= Internet in Saudi Arabia =

Internet in Saudi Arabia was introduced in 1994, initially limited to educational, medical, and research institutions with authorized access. In 1997, a ministerial decree formally permitted broader internet connectivity, and by 1999, access was extended to the general public.

The number of internet users in Saudi Arabia reached approximately 200,000 in December 2000. This number grew significantly, reaching 16 million users by 2013, and then 24 million users by 2017. By 2023, the number of internet users in the Kingdom had increased to 32 million, meaning that the percentage of internet users rose to 99% of the population, compared to 82% in 2017. In 2024, Saudi Arabia jumped to the eighth position globally in internet speed, achieving an average mobile internet speed of 128.03 megabits per second in June, according to a report published by the global website Speedtest.net which specializes in measuring mobile internet speeds.
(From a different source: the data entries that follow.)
## src/rtl/shift_seq_pkg.sv

```systemverilog
// rtl/shift_seq_pkg.sv - shared types, widths and overflow helper for the shift sequencer
package shift_seq_pkg;

    localparam int SR_W  = 8;
    localparam int NIB_W = 4;

    typedef enum logic [2:0] {
        IDLE,
        LOAD,
        SHIFT_H,
        SHIFT_L,
        CAPTURE,
        DONE
    } seqStateT;

    // True when any operand bit would land beyond Q7 after shifting left by amt.
    function automatic logic ovfCalc(input logic [NIB_W-1:0] op, input logic [31:0] amt);
        logic [SR_W+NIB_W-1:0] wide;
        if (amt >= 32'(SR_W)) begin
            return |op;
        end
        wide = {{SR_W{1'b0}}, op} << amt;
        return |wide[SR_W+NIB_W-1:SR_W];
    endfunction

endpackage

```

## src/rtl/shift_seq_ctrl_if.sv

```systemverilog
// rtl/shift_seq_ctrl_if.sv - request/result and shift-register bus; ovf present with SHIFT_SEQ_OVF_EN
interface shift_seq_ctrl_if
    import shift_seq_pkg::*;
#(
    parameter int AMT_W = 3
);
    logic             start;
    logic [NIB_W-1:0] operand;
    logic [AMT_W-1:0] amount;
    logic [NIB_W-1:0] sr_d;
    logic             sr_load;
    logic             sr_shift;
    logic [SR_W-1:0]  sr_q;
    logic [NIB_W-1:0] result_lo;
    logic [NIB_W-1:0] result_hi;
    logic             busy;
    logic             done;
`ifdef SHIFT_SEQ_OVF_EN
    logic             ovf;
`endif

    modport master (
        output start, operand, amount, sr_q,
        input  sr_d, sr_load, sr_shift, result_lo, result_hi, busy, done
`ifdef SHIFT_SEQ_OVF_EN
        , input ovf
`endif
    );

    modport slave (
        input  start, operand, amount, sr_q,
        output sr_d, sr_load, sr_shift, result_lo, result_hi, busy, done
`ifdef SHIFT_SEQ_OVF_EN
        , output ovf
`endif
    );

endinterface

```

## src/rtl/shift_seq_pulse.sv

```systemverilog
// rtl/shift_seq_pulse.sv - half-period counter producing the flop-driven SHIFT clock phases
module shift_seq_pulse #(
    parameter int SHIFT_HALF = 1
) (
    input  logic clk,
    input  logic rst,
    input  logic active,
    input  logic nextHigh,
    output logic srShift,
    output logic phaseEnd
);

    logic [2:0] cnt;

    assign phaseEnd = active && (cnt == 3'(SHIFT_HALF - 1));

    // srShift follows the next state so the pin comes straight from a flop.
    always_ff @(posedge clk) begin
        if (rst) begin
            cnt     <= '0;
            srShift <= 1'b0;
        end else begin
            srShift <= nextHigh;
            if (!active || phaseEnd) begin
                cnt <= '0;
            end else begin
                cnt <= cnt + 3'd1;
            end
        end
    end

endmodule

```

## src/rtl/shift_seq_ctrl.sv

```systemverilog
// rtl/shift_seq_ctrl.sv - load/shift/capture sequencer for the nibble-load shift register; optional SHIFT_SEQ_OVF_EN
module shift_seq_ctrl
    import shift_seq_pkg::*;
#(
    parameter int SHIFT_HALF = 1,
    parameter int AMT_W      = 3
) (
    input logic             clk,
    input logic             rst,
    shift_seq_ctrl_if.slave bus
);

    seqStateT         state;
    seqStateT         nextState;
    logic [NIB_W-1:0] opReg;
    logic [AMT_W-1:0] remaining;
    logic [NIB_W-1:0] resLo;
    logic [NIB_W-1:0] resHi;
    logic             phaseEnd;
    logic             shiftActive;
    logic             nextHigh;
    logic             srShift;
`ifdef SHIFT_SEQ_OVF_EN
    logic [AMT_W-1:0] amtReg;
    logic             ovfReg;
`endif

    always_ff @(posedge clk) begin
        if (rst) begin
            state     <= IDLE;
            opReg     <= '0;
            remaining <= '0;
            resLo     <= '0;
            resHi     <= '0;
`ifdef SHIFT_SEQ_OVF_EN
            amtReg    <= '0;
            ovfReg    <= 1'b0;
`endif
        end else begin
            state <= nextState;
            if (state == IDLE && bus.start) begin
                opReg     <= bus.operand;
                remaining <= bus.amount;
`ifdef SHIFT_SEQ_OVF_EN
                amtReg    <= bus.amount;
`endif
            end
            if (state == SHIFT_L && phaseEnd) begin
                remaining <= remaining - 1'b1;
            end
            if (state == CAPTURE) begin
                resLo  <= bus.sr_q[NIB_W-1:0];
                resHi  <= bus.sr_q[SR_W-1:NIB_W];
`ifdef SHIFT_SEQ_OVF_EN
                ovfReg <= ovfCalc(opReg, 32'(amtReg));
`endif
            end
        end
    end

    // Terminal test on the pre-decrement count keeps the maximum amount from wrapping.
    always_comb begin
        nextState = state;
        case (state)
            IDLE:    if (bus.start) nextState = LOAD;
            LOAD:    nextState = (remaining != '0) ? SHIFT_H : CAPTURE;
            SHIFT_H: if (phaseEnd) nextState = SHIFT_L;
            SHIFT_L: if (phaseEnd) nextState = (remaining == AMT_W'(1)) ? CAPTURE : SHIFT_H;
            CAPTURE: nextState = DONE;
            DONE:    nextState = IDLE;
            default: nextState = IDLE;
        endcase
    end

    assign shiftActive = (state == SHIFT_H) || (state == SHIFT_L);
    assign nextHigh    = (nextState == SHIFT_H);

    shift_seq_pulse #(
        .SHIFT_HALF(SHIFT_HALF)
    ) u_pulse (
        .clk     (clk),
        .rst     (rst),
        .active  (shiftActive),
        .nextHigh(nextHigh),
        .srShift (srShift),
        .phaseEnd(phaseEnd)
    );

    assign bus.sr_d      = opReg;
    assign bus.sr_load   = (state == LOAD);
    assign bus.sr_shift  = srShift;
    assign bus.result_lo = resLo;
    assign bus.result_hi = resHi;
    assign bus.busy      = (state != IDLE);
    assign bus.done      = (state == DONE);
`ifdef SHIFT_SEQ_OVF_EN
    assign bus.ovf       = ovfReg;
`endif

endmodule

```

## src/flat_wrapper.sv

```systemverilog
// flat-port wrapper written by rule: the top's interface ports become plain ports
module shift_seq_ctrl_flat import shift_seq_pkg::*;
#(
    parameter int SHIFT_HALF = 1,
    parameter int AMT_W      = 3
)
  (clk, rst, bus_start, bus_operand, bus_amount, bus_sr_q, bus_sr_d, bus_sr_load, bus_sr_shift, bus_result_lo, bus_result_hi, bus_busy, bus_done);
  shift_seq_ctrl_if #(.AMT_W(AMT_W)) bus_i ();
  input logic clk;
  input logic rst;
  input wire logic [$bits(bus_i.start)-1:0] bus_start;
  input wire logic [$bits(bus_i.operand)-1:0] bus_operand;
  input wire logic [$bits(bus_i.amount)-1:0] bus_amount;
  input wire logic [$bits(bus_i.sr_q)-1:0] bus_sr_q;
  output wire logic [$bits(bus_i.sr_d)-1:0] bus_sr_d;
  output wire logic [$bits(bus_i.sr_load)-1:0] bus_sr_load;
  output wire logic [$bits(bus_i.sr_shift)-1:0] bus_sr_shift;
  output wire logic [$bits(bus_i.result_lo)-1:0] bus_result_lo;
  output wire logic [$bits(bus_i.result_hi)-1:0] bus_result_hi;
  output wire logic [$bits(bus_i.busy)-1:0] bus_busy;
  output wire logic [$bits(bus_i.done)-1:0] bus_done;
  assign bus_i.start = bus_start;
  assign bus_i.operand = bus_operand;
  assign bus_i.amount = bus_amount;
  assign bus_i.sr_q = bus_sr_q;
  assign bus_sr_d = bus_i.sr_d;
  assign bus_sr_load = bus_i.sr_load;
  assign bus_sr_shift = bus_i.sr_shift;
  assign bus_result_lo = bus_i.result_lo;
  assign bus_result_hi = bus_i.result_hi;
  assign bus_busy = bus_i.busy;
  assign bus_done = bus_i.done;
  shift_seq_ctrl #(.SHIFT_HALF(SHIFT_HALF), .AMT_W(AMT_W)) u_core (.clk(clk), .rst(rst), .bus(bus_i));
endmodule
```

## config.mk

```make
export PLATFORM = sky130hd
export DESIGN_NAME = shift_seq_ctrl_flat
export DESIGN_NICKNAME = d
export VERILOG_FILES = /design/src/rtl/shift_seq_pkg.sv /design/src/rtl/shift_seq_ctrl_if.sv /design/src/rtl/shift_seq_pulse.sv /design/src/rtl/shift_seq_ctrl.sv /design/src/flat_wrapper.sv
export SDC_FILE = /design/constraint.sdc
export NUM_CORES = 1
export LEC_CHECK = 0
export CELL_PAD_IN_SITES_DETAIL_PLACEMENT = 0
export CELL_PAD_IN_SITES_GLOBAL_PLACEMENT = 1
export CORE_MARGIN = 3
export CORE_UTILIZATION = 36
export CTS_BUF_LIST = sky130_fd_sc_hd__clkbuf_2 sky130_fd_sc_hd__clkbuf_4 sky130_fd_sc_hd__clkbuf_8
export DETAILED_ROUTE_END_ITERATION = 10
export PLACE_DENSITY_LB_ADDON = 0.12
export SLEW_MARGIN = 20
export SYNTH_ARGS = -nofsm -noshare
export SYNTH_HDL_FRONTEND = slang
export SYNTH_SLANG_ARGS = --single-unit
```

## constraint.sdc

```tcl
create_clock -name clk -period 3.6 [get_ports clk]
set_input_delay 0.72 -clock clk [delete_from_list [all_inputs] [get_ports clk]]
set_output_delay 0.72 -clock clk [all_outputs]
set_load 0.02 [all_outputs]
```

**After elaboration in Yosys (flattened, before gate mapping)**

Cells that the tools add are included.

- Add/sub/neg operators: 2
- Equal/unequal tests: 7
- Mux-type cells: 8
- Reductions and logical operators: 12

Operator list:

| kind | number |
|---|---|
| 3-bit 2-to-1 mux | 7 |
| 3-bit case mux with 5 select lines | 1 |
| 3-bit by 2-bit equality test with 1-bit output, second input constant | 3 |
| 3-bit by 1-bit equality test with 1-bit output, second input constant | 2 |
| 3-bit equality test, second input constant | 2 |
| 3-bit zero test | 2 |
| 3-bit nonzero test | 2 |
| 3-bit by 1-bit adder with 3-bit output, second input constant | 1 |
| 1-bit logical AND | 3 |
| 3-bit by 1-bit subtractor with 3-bit output, second input constant | 1 |
| 1-bit logical OR | 2 |
| 2-bit nonzero test | 1 |
| 2-bit OR reduction | 1 |
| 1-bit zero test | 1 |

- Bits in registers: 22
- Input bits: 18
- Output and inout bits: 16
- Word-level logic and storage cells: 36

**Longest topological paths before layout**

- Depth after elaboration: 6
- Mapped depth: 6
- Depth with buffers taken out: 6

**Hierarchy**

A second synthesis with hierarchy kept.

- Cell total of the unflattened synthesis: 111
- Area, all modules: 1054.8 µm²

Modules (own cells, without submodules):

| module | instances | cells an instance | area each (µm²) | seq. area each (µm²) |
|---|---|---|---|---|
| shift_seq_ctrl | 1 | 94 | 877.1 | 360.3 |
| shift_seq_pulse | 1 | 17 | 177.7 | 80.1 |

**Worst setup path after synthesis**

OpenSTA, ideal clock, no wires.

- Path type: flip-flop to output port
- Start: register u_core.state[0]
- End: output port bus_sr_load
- Data arrival time: 1.099 ns
- Data required time: 2.880 ns
- Path slack: 1.781 ns
- Stages on the path, launching flop included: 3
- Path buffers: 1
- Cells stage by stage: dfxtp_1 buf_2 nor3b_1

- Cells in the longest elaborated chain, start to end: 1

RTL lines:

| element | RTL line | text |
|---|---|---|
| start: declaration | shift_seq_ctrl.sv:13 | `seqStateT state;` |
| start signal: assignment | shift_seq_ctrl.sv:40 | `state <= nextState;` |
| 3-bit by 1-bit equality test with 1-bit output | shift_seq_ctrl.sv:90 | `assign bus.sr_load = (state == LOAD);` |
| end: declaration | flat_wrapper.sv:16 | `output wire logic [$bits(bus_i.sr_load)-1:0] bus_sr_load;` |

Every way passes these cells.

**Final worst setup path**

Ends and elaborated chain as after synthesis.

==> metrics.md <==
| Metric | Value |
|---|---|
| Status | `complete, no violations` |
| LEAKAGE | `0.504 nW` |
| I/O pins | `34` |
| Number of global-route vias before repair | `775` |
| CP startpoint | `u_core.state[0]` |
| Syn avg cell area | `8.96 µm²` |
| Worst-case hold slack | `0.460 ns` |
| Hold_buf cts | `0` |
| Clock Skews | `0.00327 ns` |
| Post-CTS Resized | `0` |
| Pwr/cell area | `between 400 and 500 nW/µm²` |
| Internal power | `between 0.0003 and 0.0004 W` |
| Worst vdd ir | `0.235 mV` |
| Postcts setup bufs | `0` |
| Core area | `around 2600 µm²` |
| Wire length of the first global-routing pass | `3350 µm` |
| Pin count of the biggest net entering global routing | `22` |
| Total negative slack | `0 ns` |
| Clk sinks | `22` |
| Worst Hold Class | `flop to flop` |
| Iteration-0 DRC Markers | `7` |
| Die Y | `between 50 and 60 µm` |
| Initial Util | `39.1%` |
| Type of origin of the critical path | `flop` |
| Switching Fraction | `30.8%` |
| Routed Antenna Nets | `0` |
| Tmin final | `2.48 ns` |
| Hold Crit Endpoint | `u_core.bus.result_lo[3]` |
| TritonCTS Buffers | `3` |
| Die W | `58.8 µm` |
| Antenna Cells | `0` |
| Yosys top cell area share | `43.9%` |
| Design Area, Final | `1360 µm²` |
| Num rows | `18` |
| Final Hold Viols | `0` |
| FMAX | `just over 400 MHz` |
| RSZ-0062 raised after global routing | `false` |
| Layout cell share with drive strength beyond 1 | `5.63%` |
| R2R cell count | `4` |
| MaxCap Viol Count | `0` |
| Part of the cycle the worst path needs | `~69%` |
| Crit Path Class | `flop to output pin` |
| Routed WL | `about 2100 µm` |
| RePlAce Congestion | `0.708` |
| Mapped Area | `around 1000 µm²` |
| Via count | `855` |
| Synth-to-layout area growth | `35.0%` |
| Clk Latency, worst-skew pair | `0.30 ns` |
| Yosys reg bits | `22` |
| Grt ovf | `0` |
| R2r setup slk | `1.98 ns` |
| Placed Area | `1330 µm²` |
| Post-synthesis sequential area ratio | `43.9%` |
| Clk buf depth | `2` |
| Worst EP required | `~2.9 ns` |
| Origin of the critical flop-to-flop path | `u_core.state[2]` |
| R2R Path End | `u_core.remaining[2]` |
| H-tree Lvls | `1` |
| # setup viols final | `0` |
| Fin. max-slew vios | `0` |
| Crit. End Element | `output pin` |
| Clock power frac | `19.3%` |
| Reg power frac | `between 50 and 60%` |
| Routed WL per cell | `~12 µm` |
| Clock root cell | `clkbuf_4` |
| Crit path max-delay family | `buffers and inverters` |
| HP Start | `u_core.bus.result_lo[3]` |
| CP bufs+invs | `1` |
| Residual DRC | `0` |
| CTS tree | `yes` |
| Total global-route track usage | `~13%` |
| Psw | `0.000176 W` |
| Largest area contributor in the netlist | `dfxtp_1` |
| Final HPWL from detailed placement | `1550 µm` |
| Layout fillers | `260` |
| Worst EP arrival | `between 1.5 and 2 ns` |
| Gate power share | `between 30 and 40%` |
| Worst slew margin | `45.8%` |
| Worst Max-Slew Pin Slew | `0.811 ns` |
| Critical Path Max Stage Delay | `0.63 ns` |
| Top post-synthesis cells by area | `dfxtp_1 (44%), nand2_1 (7.5%), a21oi_1 (6.5%)` |
| 1st-pass router iterations | `4` |
| Yosys warning count | `0` |
| CP Max Fanout | `12` |
| Post-synth cell types | `32` |
| Slowest-stage cell, CP | `clkdlybuf4s50_1` |
| Clock slew at reported path FFs | `0.12 ns` |
| Die Footprint | `3460 µm²` |
| Syn Nets | `135` |
| Initial antenna violation count | `0` |
| Via density | `4.97` |
| IO buf count | `33` |
| Critical Path, Cell by Cell | `nor3b_1 > clkdlybuf4s50_1` |
| Cells after synthesis | `112` |
| Layout Nets | `167` |
| Worst hold path depth | `2` |
per-stage QoR:
step	util, %	setup slack [ns]	total power [W]	std cells
floorplan	-	1.78	0.000401	112
global route	52.8	1.01	0.000604	172
detailed placement	51.9	1.29	0.000466	169
global placement	51.9	1.35	0.000463	169
finish	52.8	1.12	0.000569	172
CTS	52.8	1.11	0.000581	172
worst max path at each step:
stage | slack, ns | cells past startpoint | to
after floorplan | 1.78 | 2 | bus_sr_load
after global placement | 1.35 | 5 | u_core.remaining[2]
final | 1.12 | 2 | bus_sr_load
after global routing | 1.01 | 2 | bus_sr_load
after detailed placement | 1.29 | 5 | u_core.remaining[2]
after CTS | 1.11 | 2 | bus_sr_load
cell usage after synthesis (all sizes together):
cell     instances
nor4             1
a2bb2oi          3
nand2b           2
and3b            1
nor4b            2
nand3            1
clkbuf           3
dfxtp           22
or2              1
buf              3
or3              1
nor3b            2
mux2i            5
xor2             1
ha               5
a21oi           13
and2b            1
nand2           20
and2             2
nor3             5
a211o            1
nand3b           1
a22oi            1
nor2             7
inv              4
o21ai            1
a31oi            1
nor2b            2
flip-flops by register name (all words and copies together) (netlist names):
| signal | flops |
|---|---|
| u_core.bus.result_hi | 4 |
| u_core.remaining | 3 |
| u_core.u_pulse.srShift | 1 |
| u_core.state | 3 |
| u_core.bus.result_lo | 4 |
| u_core.bus.sr_d | 4 |
| u_core.u_pulse.cnt | 3 |
worst min-delay path: stages (launching register included):
cell	delay [ns]
dfxtp_1	0.33
nand2_1	0.05
a21oi_1	0.05
power by group through the flow:
stage                     clock, W  combinational (W)  sequential (W)
after detailed placement         0           0.000174        0.000292
after global routing      0.000124           0.000189        0.000290
after floorplan                  0           0.000105        0.000296
final                     0.000110           0.000173        0.000287
after CTS                 0.000120           0.000175        0.000287
after global placement           0           0.000172        0.000292
kinds of logic after synthesis:
logic type,count (synthesis),synth area share [%]
xor gates and xnor gates,1,0.873
buffers and inverters,10,5.36
muxes,5,4.99
adders and majority gates,5,6.23
and+or+nand+nor,49,26.8
DFF,22,43.9
AOI/OAI and AO/OA,20,11.8
final cells by class:
| type | instances | area [µm²] | share of cell area, % |
|---|---|---|---|
| Inverter | 4 | 15.0 | 1.11 |
| Tap cell | 30 | 37.5 | 2.77 |
| Sequential cell | 22 | 440 | 32.5 |
| Clock buffer | 3 | 22.5 | 1.66 |
| Timing Repair Buffer | 33 | 330 | 24.4 |
| Multi-Input combinational cell | 80 | 509 | 37.6 |
metal layers:
metal  part of all wire [%]  track usage [%]  vias up
met5                      0                0        -
met4                    1.4             5.83        0
met3                    6.2             2.85        4
met2                     47             20.2       25
met1                     45             16.0      388
li1                       -                -      438
layout by cell type (no fill, tap or decap), types with 2 or more instances in the layout:
master / count
dfxtp_1: 22
clkbuf_4: 3
mux2i_1: 5
nand2_1: 20
nor3b_1: 2
nor2b_1: 2
a21oi_1: 13
clkdlybuf4s50_1: 33
nor3_1: 5
a2bb2oi_1: 3
nor2_1: 7
inv_1: 4
ha_1: 5
(Power assumes the default switching activity.)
According to the Communications, Space and Technology Commission, the average mobile internet speed in 2023 reached 214.6 megabits per second.

According to a report by mobile analytics firm OpenSignal, Saudi Arabia led the world in 5G download speeds, recording an average speed of 144.5 Mbps. Canada ranked second with an average of 90.4 Mbps, while South Korea placed third with 75.6 Mbps.